A Mechanomyographic Fatigue Threshold Test for Cycling

Abstract

The purposes of this study were twofold: 1) to derive the mechanomyographic mean power frequency fatigue threshold (MMG MPFFT) for submaximal cycle ergometry; and 2) to compare the power outputs associated to the MMG MPFFT to other neuromuscular and gas exchange fatigue thresholds. 9 adults (5 men and 4 women; mean+/-SD age=23.7+/-3.7 years; body weight=66.3+/-8.2 kg) performed an incremental cycle ergometry test to exhaustion while expired gas samples, electromyographic (EMG), and MMG signals were measured from the vastus lateralis muscle.
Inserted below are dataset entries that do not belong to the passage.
## config.mk

```make
export PLATFORM = sky130hd
export DESIGN_NAME = reg_shadow_writer
export DESIGN_NICKNAME = d
export VERILOG_FILES = /design/src/rtl/reg_shadow_writer.sv
export SDC_FILE = /design/constraint.sdc
export NUM_CORES = 1
export LEC_CHECK = 0
export ABC_AREA = 1
export BUFFER_PORTS_ARGS = -buffer_cell sky130_fd_sc_hd__buf_4
export CAP_MARGIN = 20
export CORE_ASPECT_RATIO = 1.1
export CORE_MARGIN = 2
export CORE_UTILIZATION = 38
export CTS_BUF_LIST = sky130_fd_sc_hd__clkbuf_4 sky130_fd_sc_hd__clkbuf_8
export CTS_CLUSTER_SIZE = 30
export DETAILED_ROUTE_END_ITERATION = 8
export PLACE_DENSITY_LB_ADDON = 0.2
export SYNTH_ARGS = -nofsm -noshare
export SYNTH_HDL_FRONTEND = slang
export SYNTH_SLANG_ARGS = --single-unit
```

## constraint.sdc

```tcl
create_clock -name clk_i -period 2.1 [get_ports clk_i]
set_input_delay 0.105 -clock clk_i [delete_from_list [all_inputs] [get_ports clk_i]]
set_output_delay 0.105 -clock clk_i [all_outputs]
set_load 0.01 [all_outputs]
```

## src/rtl/reg_shadow_writer.sv

```systemverilog
// reg_shadow_writer
//   Register-bus initiator that commits one shadowed-register value per client
//   command: a phase-clearing read, two identical writes and (optionally) a
//   readback compare. Reports a single completion record per command.
//
// Ports
//   clk_i, rst_ni                    clock, asynchronous active-low reset
//   cmd_valid_i/cmd_ready_o          client command handshake (ready only in IDLE)
//   cmd_addr_i, cmd_wdata_i          shadowed register address and value
//   rsp_valid_o/rsp_ready_i          completion handshake, rsp_* held until accepted
//   rsp_status_o                     0 OK, 1 BUS_ERR, 2 MISMATCH, 3 TIMEOUT
//   rsp_stage_o                      beat that ended the sequence: 0 CLR, 1 WR0, 2 WR1, 3 VRFY
//   rsp_rdata_o                      readback data of a completed VRFY beat, else 0
//   reg_addr_o/write/wdata/wstrb     registered reg bus request fields
//   reg_valid_o/reg_ready_i          reg bus beat handshake
//   reg_rdata_i, reg_error_i         reg bus response, sampled on valid & ready
//
// States
//   IDLE | waiting for a command
//   CLR  | read of the target, resets the shadow slice phase
//   WR0  | first write of the value
//   WR1  | second write of the value (commits)
//   VRFY | readback of the committed value (Verify=1 only)
//   RESP | completion record presented to the client

module reg_shadow_writer #(
  parameter int unsigned AW         = 32,
  parameter int unsigned DW         = 32,
  parameter bit          Verify     = 1'b1,
  parameter int unsigned TimeoutCyc = 256
) (
  input  logic            clk_i,
  input  logic            rst_ni,
  input  logic            cmd_valid_i,
  output logic            cmd_ready_o,
  input  logic [AW-1:0]   cmd_addr_i,
  input  logic [DW-1:0]   cmd_wdata_i,
  output logic            rsp_valid_o,
  input  logic            rsp_ready_i,
  output logic [1:0]      rsp_status_o,
  output logic [1:0]      rsp_stage_o,
  output logic [DW-1:0]   rsp_rdata_o,
  output logic [AW-1:0]   reg_addr_o,
  output logic            reg_write_o,
  output logic [DW-1:0]   reg_wdata_o,
  output logic [DW/8-1:0] reg_wstrb_o,
  output logic            reg_valid_o,
  input  logic [DW-1:0]   reg_rdata_i,
  input  logic            reg_error_i,
  input  logic            reg_ready_i
);

  localparam int unsigned CW = (TimeoutCyc > 1) ? $clog2(TimeoutCyc) : 1;
  localparam logic [CW-1:0] TMO_LAST = (TimeoutCyc == 0) ? '0 : CW'(TimeoutCyc - 1);

  localparam logic [1:0] ST_OK       = 2'd0;
  localparam logic [1:0] ST_BUS_ERR  = 2'd1;
  localparam logic [1:0] ST_MISMATCH = 2'd2;
  localparam logic [1:0] ST_TIMEOUT  = 2'd3;

  typedef enum logic [2:0] {
    S_IDLE, S_CLR, S_WR0, S_WR1, S_VRFY, S_RESP
  } state_t;

  state_t          state_q, state_d;
  logic [AW-1:0]   addr_q;
  logic [DW-1:0]   wdata_q;
  logic [CW-1:0]   tmo_q, tmo_d;
  logic            rsp_valid_d;
  logic [1:0]      status_d, stage_d;
  logic [DW-1:0]   rdata_d;
  logic            reg_valid_d, reg_write_d;
  logic [DW/8-1:0] reg_wstrb_d;
  logic            beat_done, tmo_hit;
  logic [1:0]      cur_stage;

  // Address and data come straight from the captured command; they only
  // matter while reg_valid_o is high, and the flops keep them stable.
  assign cmd_ready_o = (state_q == S_IDLE);
  assign reg_addr_o  = addr_q;
  assign reg_wdata_o = wdata_q;

  assign beat_done = reg_valid_o & reg_ready_i;
  assign tmo_hit   = (TimeoutCyc != 0) && reg_valid_o && !reg_ready_i && (tmo_q == TMO_LAST);

  always_comb begin
    cur_stage = 2'd0;
    case (state_q)
      S_WR0:   cur_stage = 2'd1;
      S_WR1:   cur_stage = 2'd2;
      S_VRFY:  cur_stage = 2'd3;
      default: cur_stage = 2'd0;
    endcase
  end

  always_comb begin
    state_d     = state_q;
    tmo_d       = tmo_q;
    rsp_valid_d = rsp_valid_o;
    status_d    = rsp_status_o;
    stage_d     = rsp_stage_o;
    rdata_d     = rsp_rdata_o;

    case (state_q)
      S_IDLE: begin
        tmo_d = '0;
        if (cmd_valid_i) state_d = S_CLR;
      end
      S_CLR, S_WR0, S_WR1, S_VRFY: begin
        if (beat_done) begin
          tmo_d = '0;
          if (reg_error_i) begin
            // Abort: the slice may be left at phase 1, the next CLR read fixes it.
            state_d  = S_RESP;
            status_d = ST_BUS_ERR;
            stage_d  = cur_stage;
          end else begin
            case (state_q)
              S_CLR: state_d = S_WR0;
              S_WR0: state_d = S_WR1;
              S_WR1: begin
                if (Verify) begin
                  state_d = S_VRFY;
                end else begin
                  state_d  = S_RESP;
                  status_d = ST_OK;
                  stage_d  = 2'd2;
                end
              end
              default: begin
                state_d  = S_RESP;
                stage_d  = 2'd3;
                rdata_d  = reg_rdata_i;
                status_d = (reg_rdata_i == wdata_q) ? ST_OK : ST_MISMATCH;
              end
            endcase
          end
        end else if (tmo_hit) begin
          state_d  = S_RESP;
          status_d = ST_TIMEOUT;
          stage_d  = cur_stage;
          tmo_d    = '0;
        end else if (reg_valid_o) begin
          tmo_d = tmo_q + CW'(1);
        end
      end
      S_RESP: begin
        if (rsp_ready_i) begin
          state_d     = S_IDLE;
          rsp_valid_d = 1'b0;
          status_d    = ST_OK;
          stage_d     = 2'd0;
          rdata_d     = '0;
        end
      end
      default: state_d = S_IDLE;
    endcase

    if (state_q != S_RESP && state_d == S_RESP) rsp_valid_d = 1'b1;

    // Bus request fields are registered from the state being entered.
    reg_valid_d = (state_d == S_CLR) || (state_d == S_WR0) ||
                  (state_d == S_WR1) || (state_d == S_VRFY);
    reg_write_d = (state_d == S_WR0) || (state_d == S_WR1);
    reg_wstrb_d = reg_write_d ? '1 : '0;
  end

  always_ff @(posedge clk_i or negedge rst_ni) begin
    if (!rst_ni) begin
      state_q      <= S_IDLE;
      addr_q       <= '0;
      wdata_q      <= '0;
      tmo_q        <= '0;
      rsp_valid_o  <= 1'b0;
      rsp_status_o <= 2'd0;
      rsp_stage_o  <= 2'd0;
      rsp_rdata_o  <= '0;
      reg_valid_o  <= 1'b0;
      reg_write_o  <= 1'b0;
      reg_wstrb_o  <= '0;
    end else begin
      state_q      <= state_d;
      tmo_q        <= tmo_d;
      rsp_valid_o  <= rsp_valid_d;
      rsp_status_o <= status_d;
      rsp_stage_o  <= stage_d;
      rsp_rdata_o  <= rdata_d;
      reg_valid_o  <= reg_valid_d;
      reg_write_o  <= reg_write_d;
      reg_wstrb_o  <= reg_wstrb_d;
      if (state_q == S_IDLE && cmd_valid_i) begin
        addr_q  <= cmd_addr_i;
        wdata_q <= cmd_wdata_i;
      end
    end
  end

endmodule

```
The non-significant correlations (r=0.17 to 0.66; p>0.05) among the physical working capacity at the fatigue threshold (PWCFT), MMG MPFFT, and gas exchange threshold (GET) suggested that different physiological mechanisms may underlie these 3 fatigue thresholds. A significant correlation (r=0.83) for the MPFFT vs. respiratory compensation point (RCP) suggested that these fatigue thresholds may be mediated by a common physiological mechanism. In addition, the significantly lower mean values found for the PWCFT (mean+/-SD=163+/-43 W), MMG MPFFT (132+/-33 W), and GET (144+/-28 W) than MPFFT (196+/-53 W) and RCP (202+/-41 W) suggested that these gas exchange and neuromuscular fatigue thresholds may demarcate different exercise intensity domains.